What is voice, and why is it an unsolvable problem? Simply put, voice is the tone, style and word choice that the writer uses to tell the story. Every writer has her own voice, and the really, really good ones can write in different voices in different books. Voice cannot be divorced from story; it’s the way in which the story is told. Even in novels that are written from the third person point of view, voice is considered a reflection of the protagonist’s thought process.
Compare and contrast the voices in these three paragraphs:
Two new friend requests. I click the icon and accept the first one, a girl I know from the gym. I freeze over the second. No way. I bring the phone closer, staring at the tiny photo icon. My chest constricts. It can’t be. Oh my God. It is.
In one hand she had the hammer from her little box of widow’s tools. As she turned the knob and pushed the bathroom door open, she raised it. The bathroom was empty, of course, but the ring of the toilet seat was down. She never left it that way before going to bed, because she knew if Danny wandered in, only ten percent awake, he was apt to forget to put it up and piss all over it. Also, there was a smell. A bad one. As if a rat had died in the walls.

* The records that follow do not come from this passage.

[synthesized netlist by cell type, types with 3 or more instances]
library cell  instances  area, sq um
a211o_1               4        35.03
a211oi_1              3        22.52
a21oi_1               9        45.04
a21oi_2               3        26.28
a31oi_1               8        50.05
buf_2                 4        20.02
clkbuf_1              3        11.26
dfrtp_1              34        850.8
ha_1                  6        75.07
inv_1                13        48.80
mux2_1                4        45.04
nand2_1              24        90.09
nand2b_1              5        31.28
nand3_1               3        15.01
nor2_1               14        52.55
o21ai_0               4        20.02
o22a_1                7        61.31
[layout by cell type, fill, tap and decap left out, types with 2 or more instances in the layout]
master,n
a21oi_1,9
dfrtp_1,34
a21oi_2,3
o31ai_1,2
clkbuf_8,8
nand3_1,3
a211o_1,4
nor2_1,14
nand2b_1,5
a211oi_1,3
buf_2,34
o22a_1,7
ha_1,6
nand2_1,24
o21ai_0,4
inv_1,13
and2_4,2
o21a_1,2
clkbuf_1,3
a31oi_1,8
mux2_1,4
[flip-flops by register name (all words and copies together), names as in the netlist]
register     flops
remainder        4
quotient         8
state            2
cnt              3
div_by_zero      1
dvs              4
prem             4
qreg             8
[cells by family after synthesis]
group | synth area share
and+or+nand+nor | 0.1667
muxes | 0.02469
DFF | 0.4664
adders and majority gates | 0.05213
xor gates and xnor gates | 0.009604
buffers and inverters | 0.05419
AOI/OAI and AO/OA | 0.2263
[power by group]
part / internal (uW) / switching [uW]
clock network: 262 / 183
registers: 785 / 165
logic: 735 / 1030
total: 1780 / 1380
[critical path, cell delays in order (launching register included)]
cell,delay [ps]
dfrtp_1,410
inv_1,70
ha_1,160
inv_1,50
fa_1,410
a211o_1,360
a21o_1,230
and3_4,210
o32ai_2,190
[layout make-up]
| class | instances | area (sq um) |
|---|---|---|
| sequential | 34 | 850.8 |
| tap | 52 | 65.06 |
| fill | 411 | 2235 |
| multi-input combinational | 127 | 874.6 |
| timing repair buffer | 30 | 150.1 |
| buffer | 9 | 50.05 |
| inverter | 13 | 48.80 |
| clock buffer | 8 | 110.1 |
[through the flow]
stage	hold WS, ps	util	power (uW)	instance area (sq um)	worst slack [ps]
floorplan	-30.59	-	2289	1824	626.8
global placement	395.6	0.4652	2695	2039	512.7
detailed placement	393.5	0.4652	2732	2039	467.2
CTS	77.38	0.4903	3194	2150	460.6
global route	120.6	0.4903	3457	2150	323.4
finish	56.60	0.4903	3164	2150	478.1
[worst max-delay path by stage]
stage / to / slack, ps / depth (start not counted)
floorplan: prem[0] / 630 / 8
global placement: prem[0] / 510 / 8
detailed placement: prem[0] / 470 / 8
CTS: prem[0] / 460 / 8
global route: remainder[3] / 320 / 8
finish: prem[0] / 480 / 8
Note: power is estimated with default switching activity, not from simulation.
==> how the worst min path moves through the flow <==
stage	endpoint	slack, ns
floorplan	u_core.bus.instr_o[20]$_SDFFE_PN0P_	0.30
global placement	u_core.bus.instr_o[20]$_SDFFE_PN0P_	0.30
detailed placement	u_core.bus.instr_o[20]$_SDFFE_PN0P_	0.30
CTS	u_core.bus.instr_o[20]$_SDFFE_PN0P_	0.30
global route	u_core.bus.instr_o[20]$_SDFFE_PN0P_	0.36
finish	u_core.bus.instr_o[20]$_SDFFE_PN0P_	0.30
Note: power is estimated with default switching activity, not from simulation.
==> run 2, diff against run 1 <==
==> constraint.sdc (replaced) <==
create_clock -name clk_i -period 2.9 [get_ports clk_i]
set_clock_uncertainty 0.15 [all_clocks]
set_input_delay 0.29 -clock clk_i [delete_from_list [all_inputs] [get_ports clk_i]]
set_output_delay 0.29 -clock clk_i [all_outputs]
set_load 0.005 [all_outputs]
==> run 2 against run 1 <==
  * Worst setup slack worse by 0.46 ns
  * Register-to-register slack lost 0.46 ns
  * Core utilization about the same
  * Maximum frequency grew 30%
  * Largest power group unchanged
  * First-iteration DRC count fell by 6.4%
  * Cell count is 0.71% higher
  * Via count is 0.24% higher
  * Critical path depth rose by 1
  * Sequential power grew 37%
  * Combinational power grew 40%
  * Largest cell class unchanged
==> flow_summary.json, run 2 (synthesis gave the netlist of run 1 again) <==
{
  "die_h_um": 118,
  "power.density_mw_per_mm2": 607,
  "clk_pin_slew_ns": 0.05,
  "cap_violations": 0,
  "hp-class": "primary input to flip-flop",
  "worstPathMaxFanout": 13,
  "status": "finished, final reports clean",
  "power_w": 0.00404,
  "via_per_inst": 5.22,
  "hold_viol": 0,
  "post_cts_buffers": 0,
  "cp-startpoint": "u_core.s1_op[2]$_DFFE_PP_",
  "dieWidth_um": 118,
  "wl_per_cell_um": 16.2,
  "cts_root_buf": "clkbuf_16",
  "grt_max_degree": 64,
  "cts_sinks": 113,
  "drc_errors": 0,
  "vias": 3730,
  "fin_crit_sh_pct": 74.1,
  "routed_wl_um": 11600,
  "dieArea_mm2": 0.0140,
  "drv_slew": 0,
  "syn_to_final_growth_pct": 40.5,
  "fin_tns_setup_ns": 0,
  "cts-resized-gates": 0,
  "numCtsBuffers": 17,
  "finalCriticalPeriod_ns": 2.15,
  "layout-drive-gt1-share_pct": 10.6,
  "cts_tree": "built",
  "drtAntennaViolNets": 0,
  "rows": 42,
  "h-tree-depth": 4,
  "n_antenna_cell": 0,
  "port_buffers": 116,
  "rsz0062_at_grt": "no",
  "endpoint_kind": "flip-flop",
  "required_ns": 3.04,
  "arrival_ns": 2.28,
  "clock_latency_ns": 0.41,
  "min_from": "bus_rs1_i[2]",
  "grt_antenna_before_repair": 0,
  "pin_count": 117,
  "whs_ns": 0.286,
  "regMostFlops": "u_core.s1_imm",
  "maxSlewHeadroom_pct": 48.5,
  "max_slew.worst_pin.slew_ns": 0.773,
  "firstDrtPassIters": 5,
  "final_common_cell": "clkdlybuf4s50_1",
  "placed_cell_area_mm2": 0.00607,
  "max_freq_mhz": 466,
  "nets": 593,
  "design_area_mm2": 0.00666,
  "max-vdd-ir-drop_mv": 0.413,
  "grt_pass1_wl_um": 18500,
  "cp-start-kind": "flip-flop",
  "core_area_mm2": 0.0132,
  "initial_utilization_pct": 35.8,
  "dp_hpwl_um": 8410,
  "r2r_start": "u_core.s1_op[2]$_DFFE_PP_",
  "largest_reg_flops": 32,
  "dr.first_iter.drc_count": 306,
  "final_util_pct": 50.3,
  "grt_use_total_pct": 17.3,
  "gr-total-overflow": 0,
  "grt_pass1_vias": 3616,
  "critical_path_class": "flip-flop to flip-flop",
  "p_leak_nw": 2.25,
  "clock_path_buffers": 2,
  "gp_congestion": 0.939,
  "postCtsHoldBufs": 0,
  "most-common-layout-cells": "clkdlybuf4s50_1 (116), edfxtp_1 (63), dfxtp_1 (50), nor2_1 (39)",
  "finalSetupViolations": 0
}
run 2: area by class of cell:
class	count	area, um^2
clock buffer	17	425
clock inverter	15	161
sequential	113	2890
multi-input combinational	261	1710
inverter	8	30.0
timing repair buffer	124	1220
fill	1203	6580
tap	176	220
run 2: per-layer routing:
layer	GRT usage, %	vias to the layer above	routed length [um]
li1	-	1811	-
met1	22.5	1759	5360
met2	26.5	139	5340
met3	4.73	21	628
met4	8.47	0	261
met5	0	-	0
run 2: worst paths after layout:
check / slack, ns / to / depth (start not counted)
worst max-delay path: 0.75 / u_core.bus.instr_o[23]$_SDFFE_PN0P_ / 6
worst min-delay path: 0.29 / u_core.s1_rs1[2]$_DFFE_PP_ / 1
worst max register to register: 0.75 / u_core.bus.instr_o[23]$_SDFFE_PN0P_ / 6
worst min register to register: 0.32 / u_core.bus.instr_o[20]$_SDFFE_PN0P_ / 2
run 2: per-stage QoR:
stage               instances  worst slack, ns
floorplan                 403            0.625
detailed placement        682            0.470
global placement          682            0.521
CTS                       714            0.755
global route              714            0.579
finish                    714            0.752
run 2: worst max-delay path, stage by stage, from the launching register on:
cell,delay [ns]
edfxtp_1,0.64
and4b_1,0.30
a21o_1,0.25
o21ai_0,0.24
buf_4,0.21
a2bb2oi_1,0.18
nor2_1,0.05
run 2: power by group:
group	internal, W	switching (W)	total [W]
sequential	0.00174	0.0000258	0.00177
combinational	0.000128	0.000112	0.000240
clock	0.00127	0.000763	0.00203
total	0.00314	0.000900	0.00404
[config.mk]
export PLATFORM = sky130hd
export DESIGN_NAME = param_hash_gen
export DESIGN_NICKNAME = d
export VERILOG_FILES = /design/src/rtl/param_hash_gen.sv
export SDC_FILE = /design/constraint.sdc
export NUM_CORES = 1
export LEC_CHECK = 0
export ABC_AREA = 0
export BUFFER_PORTS_ARGS = -buffer_cell sky130_fd_sc_hd__buf_2
export CAP_MARGIN = 30
export CORE_MARGIN = 4
export CORE_UTILIZATION = 55
export DETAILED_ROUTE_END_ITERATION = 12
export HOLD_SLACK_MARGIN = 0.15
export PLACE_DENSITY = 0.72
export SETUP_SLACK_MARGIN = 0.1
export SLEW_MARGIN = 0
export SYNTH_ARGS = -nofsm -noshare
export SYNTH_HDL_FRONTEND = slang
export SYNTH_SLANG_ARGS = --single-unit
export TNS_END_PERCENT = 50
[constraint.sdc]
create_clock -name clk -period 7.8 [get_ports clk]
set_input_delay 2.34 -clock clk [delete_from_list [all_inputs] [get_ports clk]]
set_output_delay 2.34 -clock clk [all_outputs]
set_load 0.1 [all_outputs]
### src/rtl/ps2_frame_rx.sv
// PS/2 frame receiver: synchronises both raw lines, de-glitches the clock,
// and deserialises 11-bit frames (start, 8 data LSB-first, odd parity, stop).
// Ports:
//   iVGA_CLK, iRST_n     clock, async active-low reset
//   ps2_clk, ps2_data    raw asynchronous PS/2 lines (input only)
//   byte_data[7:0]       assembled data byte, valid while byte_valid_c is high
//   byte_valid_c         combinational, high in the stop-bit event cycle of a good frame
//   byte_err_c           combinational, high on bad parity/stop or mid-frame timeout
module ps2_frame_rx
  import ps2_pkg::*;
#(
  parameter int unsigned FILTER_LEN     = 8,
  parameter int unsigned TIMEOUT_CYCLES = 50000
) (
  input  logic       iVGA_CLK,
  input  logic       iRST_n,
  input  logic       ps2_clk,
  input  logic       ps2_data,
  output logic [7:0] byte_data,
  output logic       byte_valid_c,
  output logic       byte_err_c
);

  localparam int unsigned FW    = (FILTER_LEN > 1) ? $clog2(FILTER_LEN) : 1;
  localparam int unsigned TMO_W = $clog2(TIMEOUT_CYCLES + 1);

  logic clk_s1, clk_s2, data_s1, data_s2;
  logic clk_filt;
  logic [FW-1:0] filt_cnt;
  logic bit_evt;

  frame_state_e state, state_n;
  logic [2:0]       bit_cnt, bit_cnt_n;
  logic [7:0]       shreg, shreg_n;
  logic             parity, parity_n;
  logic [TMO_W-1:0] tmo_cnt, tmo_n, tmo_inc;
  logic             tmo_hit, frame_ok;

  // Two-flop synchronisers; lines idle high
  always_ff @(posedge iVGA_CLK or negedge iRST_n) begin
    if (!iRST_n) begin
      clk_s1  <= 1'b1;
      clk_s2  <= 1'b1;
      data_s1 <= 1'b1;
      data_s2 <= 1'b1;
    end else begin
      clk_s1  <= ps2_clk;
      clk_s2  <= clk_s1;
      data_s1 <= ps2_data;
      data_s2 <= data_s1;
    end
  end

  // Clock filter: level flips on the FILTER_LEN-th consecutive differing sample
  always_ff @(posedge iVGA_CLK or negedge iRST_n) begin
    if (!iRST_n) begin
      clk_filt <= 1'b1;
      filt_cnt <= '0;
    end else if (clk_s2 != clk_filt) begin
      if (filt_cnt == FW'(FILTER_LEN - 1)) begin
        clk_filt <= clk_s2;
        filt_cnt <= '0;
      end else begin
        filt_cnt <= filt_cnt + FW'(1);
      end
    end else begin
      filt_cnt <= '0;
    end
  end

  // Bit event: the cycle in which the filtered clock falls
  assign bit_evt = clk_filt && !clk_s2 && (filt_cnt == FW'(FILTER_LEN - 1));

  assign tmo_inc  = tmo_cnt + TMO_W'(1);
  assign tmo_hit  = (state != IDLE) && !bit_evt && (tmo_inc == TMO_W'(TIMEOUT_CYCLES));
  assign frame_ok = data_s2 && (^{shreg, parity});
  assign byte_data = shreg;

  // Frame state register
  always_ff @(posedge iVGA_CLK or negedge iRST_n) begin
    if (!iRST_n) begin
      state   <= IDLE;
      bit_cnt <= '0;
      shreg   <= '0;
      parity  <= 1'b0;
      tmo_cnt <= '0;
    end else begin
      state   <= state_n;
      bit_cnt <= bit_cnt_n;
      shreg   <= shreg_n;
      parity  <= parity_n;
      tmo_cnt <= tmo_n;
    end
  end

  // Frame next-state and strobes
  always_comb begin
    state_n      = state;
    bit_cnt_n    = bit_cnt;
    shreg_n      = shreg;
    parity_n     = parity;
    tmo_n        = '0;
    byte_valid_c = 1'b0;
    byte_err_c   = 1'b0;

    if (state != IDLE) tmo_n = bit_evt ? '0 : tmo_inc;

    case (state)
      IDLE: begin
        if (bit_evt && !data_s2) begin
          state_n   = DATA;
          bit_cnt_n = '0;
          shreg_n   = '0;
        end
      end
      DATA: begin
        if (bit_evt) begin
          shreg_n   = {data_s2, shreg[7:1]};
          bit_cnt_n = bit_cnt + 3'd1;
          if (bit_cnt == 3'd7) state_n = PARITY;
        end
      end
      PARITY: begin
        if (bit_evt) begin
          parity_n = data_s2;
          state_n  = STOP;
        end
      end
      STOP: begin
        if (bit_evt) begin
          state_n = IDLE;
          if (frame_ok) byte_valid_c = 1'b1;
          else          byte_err_c   = 1'b1;
        end
      end
      default: state_n = IDLE;
    endcase

    // Stalled frame: abort and report
    if (tmo_hit) begin
      state_n    = IDLE;
      tmo_n      = '0;
      byte_err_c = 1'b1;
    end
  end

endmodule
## src/rtl/fetch_queue_if.sv

```systemverilog
// Fetch front-end buses: instruction-cache read port (0a stage) and the decode drain handshake.
// The master side is the fetch queue; the slave side is the cache plus decode.
interface fetch_queue_if;
  logic [31:0] ic__rd_addr_0a;
  logic        ic__rd_req_0a;
  logic        ic__rd_wait_0a;
  logic [31:0] ic__rd_data_0a;
  logic        fq_valid;
  logic        fq_ready;
  logic [31:0] fq_insn;
  logic [31:0] fq_pc;

  modport master (
    output ic__rd_addr_0a,
    output ic__rd_req_0a,
    input  ic__rd_wait_0a,
    input  ic__rd_data_0a,
    output fq_valid,
    input  fq_ready,
    output fq_insn,
    output fq_pc
  );

  modport slave (
    input  ic__rd_addr_0a,
    input  ic__rd_req_0a,
    output ic__rd_wait_0a,
    output ic__rd_data_0a,
    input  fq_valid,
    output fq_ready,
    input  fq_insn,
    input  fq_pc
  );
endinterface

```

## src/rtl/fetch_queue.sv

```systemverilog
// Instruction fetch front end: holds the fetch PC, reads one word per cycle from the I-cache and
// buffers {pc, insn} pairs in a small FIFO drained by decode; a redirect flushes and restarts fetch.
module fetch_queue #(
  parameter int          DEPTH    = 4,
  parameter logic [31:0] RESET_PC = 32'h0000_0000
) (
  input  logic          clk,
  input  logic          rst_b,
  input  logic          jmp,
  input  logic [31:0]   jmp_pc,
  fetch_queue_if.master bus
);

  localparam int PTR_W = $clog2(DEPTH);
  localparam int CNT_W = PTR_W + 1;
  localparam logic [CNT_W-1:0] CNT_FULL = CNT_W'(DEPTH);
  localparam logic [CNT_W-1:0] CNT_ONE  = CNT_W'(1);
  localparam logic [PTR_W-1:0] PTR_ONE  = PTR_W'(1);

  logic [31:0]      pc;
  logic [CNT_W-1:0] count;
  logic [PTR_W-1:0] rd_ptr;
  logic [PTR_W-1:0] wr_ptr;
  logic [31:0]      pc_mem   [DEPTH];
  logic [31:0]      insn_mem [DEPTH];

  logic req;
  logic push;
  logic pop;
  logic head_vld;

  // Request is built only from registered state, jmp and reset, so decode backpressure never
  // reaches the cache address path.
  always_comb begin
    req      = rst_b && !jmp && (count != CNT_FULL);
    push     = req && !bus.ic__rd_wait_0a;
    head_vld = (count != '0) && !jmp;
    pop      = head_vld && bus.fq_ready;
  end

  assign bus.ic__rd_req_0a  = req;
  assign bus.ic__rd_addr_0a = pc;
  assign bus.fq_valid       = head_vld;
  assign bus.fq_insn        = head_vld ? insn_mem[rd_ptr] : '0;
  assign bus.fq_pc          = head_vld ? pc_mem[rd_ptr]   : '0;

  always_ff @(posedge clk or negedge rst_b) begin
    if (!rst_b) begin
      pc     <= RESET_PC;
      count  <= '0;
      rd_ptr <= '0;
      wr_ptr <= '0;
    end else if (jmp) begin
      pc     <= jmp_pc & 32'hFFFF_FFFC;
      count  <= '0;
      rd_ptr <= '0;
      wr_ptr <= '0;
    end else begin
      if (push) begin
        pc     <= pc + 32'd4;
        wr_ptr <= wr_ptr + PTR_ONE;
      end
      if (pop) begin
        rd_ptr <= rd_ptr + PTR_ONE;
      end
      case ({push, pop})
        2'b10:   count <= count + CNT_ONE;
        2'b01:   count <= count - CNT_ONE;
        default: count <= count;
      endcase
    end
  end

  // Storage holds data only; entries beyond count are never presented, so no reset is needed.
  always_ff @(posedge clk) begin
    if (push) begin
      pc_mem[wr_ptr]   <= pc;
      insn_mem[wr_ptr] <= bus.ic__rd_data_0a;
    end
  end

endmodule
```

## src/flat_wrapper.sv

```systemverilog
// flat-port wrapper written by rule: the top's interface ports become plain ports
module fetch_queue_flat 
#(
  parameter int          DEPTH    = 4,
  parameter logic [31:0] RESET_PC = 32'h0000_0000
)
  (clk, rst_b, jmp, jmp_pc, bus_ic__rd_addr_0a, bus_ic__rd_req_0a, bus_ic__rd_wait_0a, bus_ic__rd_data_0a, bus_fq_valid, bus_fq_ready, bus_fq_insn, bus_fq_pc);
  fetch_queue_if bus_i ();
  input  logic clk;
  input  logic rst_b;
  input  logic jmp;
  input  logic [31:0] jmp_pc;
  output wire logic [$bits(bus_i.ic__rd_addr_0a)-1:0] bus_ic__rd_addr_0a;
  output wire logic [$bits(bus_i.ic__rd_req_0a)-1:0] bus_ic__rd_req_0a;
  input wire logic [$bits(bus_i.ic__rd_wait_0a)-1:0] bus_ic__rd_wait_0a;
  input wire logic [$bits(bus_i.ic__rd_data_0a)-1:0] bus_ic__rd_data_0a;
  output wire logic [$bits(bus_i.fq_valid)-1:0] bus_fq_valid;
  input wire logic [$bits(bus_i.fq_ready)-1:0] bus_fq_ready;
  output wire logic [$bits(bus_i.fq_insn)-1:0] bus_fq_insn;
  output wire logic [$bits(bus_i.fq_pc)-1:0] bus_fq_pc;
  assign bus_ic__rd_addr_0a = bus_i.ic__rd_addr_0a;
  assign bus_ic__rd_req_0a = bus_i.ic__rd_req_0a;
  assign bus_i.ic__rd_wait_0a = bus_ic__rd_wait_0a;
  assign bus_i.ic__rd_data_0a = bus_ic__rd_data_0a;
  assign bus_fq_valid = bus_i.fq_valid;
  assign bus_i.fq_ready = bus_fq_ready;
  assign bus_fq_insn = bus_i.fq_insn;
  assign bus_fq_pc = bus_i.fq_pc;
  fetch_queue #(.DEPTH(DEPTH), .RESET_PC(RESET_PC)) u_core (.clk(clk), .rst_b(rst_b), .jmp(jmp), .jmp_pc(jmp_pc), .bus(bus_i));
endmodule
```
[config.mk]
export PLATFORM = sky130hd
export DESIGN_NAME = image_scan_reader
export DESIGN_NICKNAME = d
export VERILOG_FILES = /design/src/rtl/image_scan_reader.sv
export SDC_FILE = /design/constraint.sdc
export NUM_CORES = 1
export LEC_CHECK = 0
export CORE_UTILIZATION = 53
export CTS_CLUSTER_SIZE = 25
export DETAILED_ROUTE_END_ITERATION = 6
export GPL_ROUTABILITY_DRIVEN = 1
export PLACE_DENSITY = 0.81
export SLEW_MARGIN = 25
export SYNTH_ARGS = -nofsm -noshare
export SYNTH_HDL_FRONTEND = slang
export SYNTH_SLANG_ARGS = --single-unit
export TNS_END_PERCENT = 100
[constraint.sdc]
create_clock -name clk_in -period 2.5 [get_ports clk_in]
set_input_delay 0.375 -clock clk_in [delete_from_list [all_inputs] [get_ports clk_in]]
set_output_delay 0.375 -clock clk_in [all_outputs]
set_load 0.005 [all_outputs]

So here’s how it went in God’s heart: The six or seven or ten of us walked/wheeled in, grazed at the decrepit selection of cookies and lemonade, sat down in the Circle of Trust, and listened to Patrick recount for the thousandth time his depressingly miserable life story – how he had cancer in his balls and they thought he was going to die but he didn’t die and now here he is, a full-grown adult in a church basement in the 137th nicest city in America, divorced, addicted to video games, mostly friendless, eking out a meager living by exploiting his cancertastic past, slowly working his way toward a master’s degree that will not improve his career prospects, waiting, as we all do, for the sword of Damocles to give him the relief that he escaped lo those many years ago when cancer took both his nuts but spared what only the most generous soul would call his life.
Things to look at: Sentence length and variety. Word choice. Point of view. Verb tense. Examine how they all come together to communicate story genre and narrator type. What inference do you make about the genre and age level of these novels, based on these passages?

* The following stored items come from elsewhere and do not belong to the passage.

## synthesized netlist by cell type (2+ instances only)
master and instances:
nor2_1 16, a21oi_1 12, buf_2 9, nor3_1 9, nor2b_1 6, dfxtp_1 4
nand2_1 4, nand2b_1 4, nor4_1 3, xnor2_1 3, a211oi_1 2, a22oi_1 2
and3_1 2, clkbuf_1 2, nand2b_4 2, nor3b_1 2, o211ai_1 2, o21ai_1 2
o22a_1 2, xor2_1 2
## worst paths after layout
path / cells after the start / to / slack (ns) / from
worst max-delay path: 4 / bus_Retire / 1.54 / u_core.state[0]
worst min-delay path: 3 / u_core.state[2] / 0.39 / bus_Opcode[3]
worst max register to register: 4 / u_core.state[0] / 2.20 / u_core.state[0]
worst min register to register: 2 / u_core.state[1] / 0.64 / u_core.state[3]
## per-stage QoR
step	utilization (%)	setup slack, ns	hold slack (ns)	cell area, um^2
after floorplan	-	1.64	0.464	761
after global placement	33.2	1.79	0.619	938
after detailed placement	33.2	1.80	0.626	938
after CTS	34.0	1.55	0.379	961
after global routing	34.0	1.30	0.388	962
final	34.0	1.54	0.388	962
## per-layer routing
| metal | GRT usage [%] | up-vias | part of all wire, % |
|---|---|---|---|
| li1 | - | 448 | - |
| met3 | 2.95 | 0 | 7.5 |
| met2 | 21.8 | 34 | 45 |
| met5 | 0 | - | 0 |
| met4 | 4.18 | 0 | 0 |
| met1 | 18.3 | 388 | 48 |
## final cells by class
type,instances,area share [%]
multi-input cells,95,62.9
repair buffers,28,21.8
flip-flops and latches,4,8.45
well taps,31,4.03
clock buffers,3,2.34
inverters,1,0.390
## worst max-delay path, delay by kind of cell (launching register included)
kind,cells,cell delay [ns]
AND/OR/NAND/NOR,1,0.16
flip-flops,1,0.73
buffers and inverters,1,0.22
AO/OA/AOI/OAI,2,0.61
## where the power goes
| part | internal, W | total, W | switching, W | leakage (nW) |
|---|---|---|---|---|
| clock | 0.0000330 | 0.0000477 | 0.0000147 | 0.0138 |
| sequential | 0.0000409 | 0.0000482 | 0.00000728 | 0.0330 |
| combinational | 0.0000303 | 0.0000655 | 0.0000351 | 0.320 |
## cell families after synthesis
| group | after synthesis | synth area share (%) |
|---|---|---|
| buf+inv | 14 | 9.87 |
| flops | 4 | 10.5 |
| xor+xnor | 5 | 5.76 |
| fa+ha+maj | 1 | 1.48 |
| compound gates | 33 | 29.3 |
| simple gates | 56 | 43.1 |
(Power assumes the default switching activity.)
==> src/rtl/cpu_pkg.sv <==
// Shared definitions for the core's inter-stage registers: bubble value,
// stage payload widths and the occupancy/state encoding.
package cpu_pkg;

  // A bubble is an all-zero payload and PC, which decodes as a nop.
  localparam logic PIPE_BUBBLE = 1'b0;

  localparam int FD_DATA_W = 64;
  localparam int DE_DATA_W = 101;
  localparam int EM_DATA_W = 72;
  localparam int MW_DATA_W = 40;

  localparam logic [1:0] OCC_EMPTY = 2'd0;
  localparam logic [1:0] OCC_ONE   = 2'd1;
  localparam logic [1:0] OCC_TWO   = 2'd2;

  // State encoding equals the number of held entries.
  typedef enum logic [1:0] {
    ST_EMPTY = OCC_EMPTY,
    ST_ONE   = OCC_ONE,
    ST_TWO   = OCC_TWO
  } stage_state_t;

  function automatic logic [1:0] occ_of(stage_state_t s);
    logic [1:0] occ;
    occ = OCC_EMPTY;
    case (s)
      ST_ONE:  occ = OCC_ONE;
      ST_TWO:  occ = OCC_TWO;
      default: occ = OCC_EMPTY;
    endcase
    return occ;
  endfunction

endpackage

The first passage is clearly from a romantic comedy. While age here can’t really be determined – it could be adult, new adult or YA – it’s obvious from the sentence structure and word choice – not to mention the actual content of the paragraph – that this is from a funny story. (Love Like the Movies, Victoria Van Tiem).
What images do “piss,” “widow,” “smell” and “rat” prompt in your mind? Clearly, these are unpleasant words, and they set up the reader to know that this story will be unpleasant. The sentence structure is relatively unsophisticated, but there’s a term here that tells the reader that this book is for adults: “apt to.” Young protagonists are not “apt to” use this term in their mental musings. (Doctor Sleep, Stephen King)
Ever since The Catcher in the Rye, readers are prone to expect narrators in literary YA fiction to be cynical, descriptive and just a bit long-winded at times. And some of their word choices scream YA. They exaggerate in numbers, coin slang like “cancertastic,” and use more adjectives and adverbs than adults might. (The Fault in Our Stars, John Green)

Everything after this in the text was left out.